(Stored items)
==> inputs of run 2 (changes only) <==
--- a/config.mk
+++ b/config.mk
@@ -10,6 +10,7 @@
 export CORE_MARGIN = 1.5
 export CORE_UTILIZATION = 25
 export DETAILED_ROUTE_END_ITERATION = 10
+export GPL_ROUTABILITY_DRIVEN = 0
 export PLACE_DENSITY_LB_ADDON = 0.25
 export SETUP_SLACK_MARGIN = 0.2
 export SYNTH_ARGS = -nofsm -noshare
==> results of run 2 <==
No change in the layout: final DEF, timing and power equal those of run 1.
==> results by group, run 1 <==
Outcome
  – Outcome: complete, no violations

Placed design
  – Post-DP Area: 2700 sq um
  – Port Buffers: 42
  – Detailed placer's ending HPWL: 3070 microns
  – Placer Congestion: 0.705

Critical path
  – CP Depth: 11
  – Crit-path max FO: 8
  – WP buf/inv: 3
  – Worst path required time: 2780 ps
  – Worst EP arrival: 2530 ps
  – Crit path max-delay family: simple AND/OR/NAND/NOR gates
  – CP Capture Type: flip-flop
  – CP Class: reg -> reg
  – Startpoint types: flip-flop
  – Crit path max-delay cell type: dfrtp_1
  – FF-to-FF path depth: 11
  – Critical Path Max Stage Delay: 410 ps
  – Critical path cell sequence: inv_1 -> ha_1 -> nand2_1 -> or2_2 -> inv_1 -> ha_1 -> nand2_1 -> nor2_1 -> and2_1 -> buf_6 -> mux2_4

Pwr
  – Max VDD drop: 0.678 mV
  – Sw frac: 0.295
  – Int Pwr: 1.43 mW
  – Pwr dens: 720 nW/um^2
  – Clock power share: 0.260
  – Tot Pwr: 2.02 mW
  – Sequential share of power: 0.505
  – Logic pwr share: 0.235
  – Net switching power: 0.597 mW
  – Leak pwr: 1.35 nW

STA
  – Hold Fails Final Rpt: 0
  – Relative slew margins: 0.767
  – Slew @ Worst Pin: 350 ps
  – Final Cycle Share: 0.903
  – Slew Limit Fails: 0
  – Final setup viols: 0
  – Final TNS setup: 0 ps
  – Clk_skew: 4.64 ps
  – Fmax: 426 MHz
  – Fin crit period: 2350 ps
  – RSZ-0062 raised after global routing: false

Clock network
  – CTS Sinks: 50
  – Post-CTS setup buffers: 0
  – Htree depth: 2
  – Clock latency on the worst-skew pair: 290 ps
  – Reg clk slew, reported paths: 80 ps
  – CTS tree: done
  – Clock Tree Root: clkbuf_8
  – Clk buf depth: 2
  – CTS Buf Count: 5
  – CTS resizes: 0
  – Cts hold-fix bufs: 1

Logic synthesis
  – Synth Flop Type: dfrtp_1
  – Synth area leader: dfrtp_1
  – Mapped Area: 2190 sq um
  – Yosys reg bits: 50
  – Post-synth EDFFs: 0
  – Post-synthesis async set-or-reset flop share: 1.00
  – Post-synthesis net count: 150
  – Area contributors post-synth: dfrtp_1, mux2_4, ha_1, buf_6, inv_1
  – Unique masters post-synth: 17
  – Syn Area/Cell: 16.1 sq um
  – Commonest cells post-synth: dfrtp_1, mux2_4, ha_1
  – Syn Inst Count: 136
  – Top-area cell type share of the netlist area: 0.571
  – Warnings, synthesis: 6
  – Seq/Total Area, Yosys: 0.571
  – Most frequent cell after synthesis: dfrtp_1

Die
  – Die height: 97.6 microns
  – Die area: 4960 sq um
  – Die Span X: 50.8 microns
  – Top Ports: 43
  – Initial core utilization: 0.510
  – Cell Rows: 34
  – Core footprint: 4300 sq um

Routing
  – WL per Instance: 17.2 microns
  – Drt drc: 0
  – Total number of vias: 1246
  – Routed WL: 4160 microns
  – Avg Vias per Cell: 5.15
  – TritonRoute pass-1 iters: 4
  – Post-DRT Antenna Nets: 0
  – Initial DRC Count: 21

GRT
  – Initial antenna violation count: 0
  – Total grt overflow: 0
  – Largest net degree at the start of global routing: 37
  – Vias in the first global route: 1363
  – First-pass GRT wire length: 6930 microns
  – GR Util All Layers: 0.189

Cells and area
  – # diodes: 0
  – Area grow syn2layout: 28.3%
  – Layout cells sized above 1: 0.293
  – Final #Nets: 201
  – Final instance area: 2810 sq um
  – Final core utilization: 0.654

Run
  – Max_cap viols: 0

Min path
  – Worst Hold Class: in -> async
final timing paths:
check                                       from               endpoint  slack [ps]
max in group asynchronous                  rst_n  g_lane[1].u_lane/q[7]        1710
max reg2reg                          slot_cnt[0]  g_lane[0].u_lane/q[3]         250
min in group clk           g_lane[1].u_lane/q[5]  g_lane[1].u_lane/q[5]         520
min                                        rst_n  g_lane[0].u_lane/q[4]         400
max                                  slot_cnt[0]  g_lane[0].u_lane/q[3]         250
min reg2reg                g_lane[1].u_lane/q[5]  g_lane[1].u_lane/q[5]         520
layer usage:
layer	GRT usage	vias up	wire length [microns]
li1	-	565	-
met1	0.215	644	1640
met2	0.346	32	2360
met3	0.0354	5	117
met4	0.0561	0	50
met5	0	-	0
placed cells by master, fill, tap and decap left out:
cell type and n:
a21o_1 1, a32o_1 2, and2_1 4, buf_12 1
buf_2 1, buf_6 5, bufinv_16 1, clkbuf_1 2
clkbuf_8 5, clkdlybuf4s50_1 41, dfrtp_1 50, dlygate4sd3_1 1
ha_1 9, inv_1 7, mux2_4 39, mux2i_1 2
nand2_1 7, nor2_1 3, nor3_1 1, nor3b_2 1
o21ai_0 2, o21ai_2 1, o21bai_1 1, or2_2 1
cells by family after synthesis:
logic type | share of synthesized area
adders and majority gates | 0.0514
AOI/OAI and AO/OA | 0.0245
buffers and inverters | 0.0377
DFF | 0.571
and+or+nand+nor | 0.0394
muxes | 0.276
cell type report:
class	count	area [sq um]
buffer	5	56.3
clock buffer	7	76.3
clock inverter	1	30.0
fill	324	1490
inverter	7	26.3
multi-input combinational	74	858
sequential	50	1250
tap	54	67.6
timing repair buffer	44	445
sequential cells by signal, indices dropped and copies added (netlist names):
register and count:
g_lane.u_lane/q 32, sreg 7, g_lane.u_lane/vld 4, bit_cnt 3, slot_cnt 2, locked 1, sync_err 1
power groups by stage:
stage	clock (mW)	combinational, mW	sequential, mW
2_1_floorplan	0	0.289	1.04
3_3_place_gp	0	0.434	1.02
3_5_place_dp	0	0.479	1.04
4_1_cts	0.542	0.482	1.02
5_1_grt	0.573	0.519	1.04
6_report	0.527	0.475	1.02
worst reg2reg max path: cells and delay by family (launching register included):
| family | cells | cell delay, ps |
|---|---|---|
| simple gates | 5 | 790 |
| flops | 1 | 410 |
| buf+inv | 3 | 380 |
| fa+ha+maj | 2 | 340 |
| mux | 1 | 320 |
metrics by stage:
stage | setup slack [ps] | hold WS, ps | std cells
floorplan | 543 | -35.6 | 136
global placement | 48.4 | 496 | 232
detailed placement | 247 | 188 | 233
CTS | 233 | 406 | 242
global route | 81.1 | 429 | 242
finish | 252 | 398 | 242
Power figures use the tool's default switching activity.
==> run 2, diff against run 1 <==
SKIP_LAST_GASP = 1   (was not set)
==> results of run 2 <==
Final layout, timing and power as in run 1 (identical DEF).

## WHAT THE TASK ASKS:
Please restate the records word for word. Go from the first line to the line with "Delay: 410 ps" and include both.

## RESULT BELOW:
==> inputs of run 2 (changes only) <==
--- a/config.mk
+++ b/config.mk
@@ -10,6 +10,7 @@
 export CORE_MARGIN = 1.5
 export CORE_UTILIZATION = 25
 export DETAILED_ROUTE_END_ITERATION = 10
+export GPL_ROUTABILITY_DRIVEN = 0
 export PLACE_DENSITY_LB_ADDON = 0.25
 export SETUP_SLACK_MARGIN = 0.2
 export SYNTH_ARGS = -nofsm -noshare
==> results of run 2 <==
No change in the layout: final DEF, timing and power equal those of run 1.
==> results by group, run 1 <==
Outcome
  – Outcome: complete, no violations

Placed design
  – Post-DP Area: 2700 sq um
  – Port Buffers: 42
  – Detailed placer's ending HPWL: 3070 microns
  – Placer Congestion: 0.705

Critical path
  – CP Depth: 11
  – Crit-path max FO: 8
  – WP buf/inv: 3
  – Worst path required time: 2780 ps
  – Worst EP arrival: 2530 ps
  – Crit path max-delay family: simple AND/OR/NAND/NOR gates
  – CP Capture Type: flip-flop
  – CP Class: reg -> reg
  – Startpoint types: flip-flop
  – Crit path max-delay cell type: dfrtp_1
  – FF-to-FF path depth: 11
  – Critical Path Max Stage Delay: 410 ps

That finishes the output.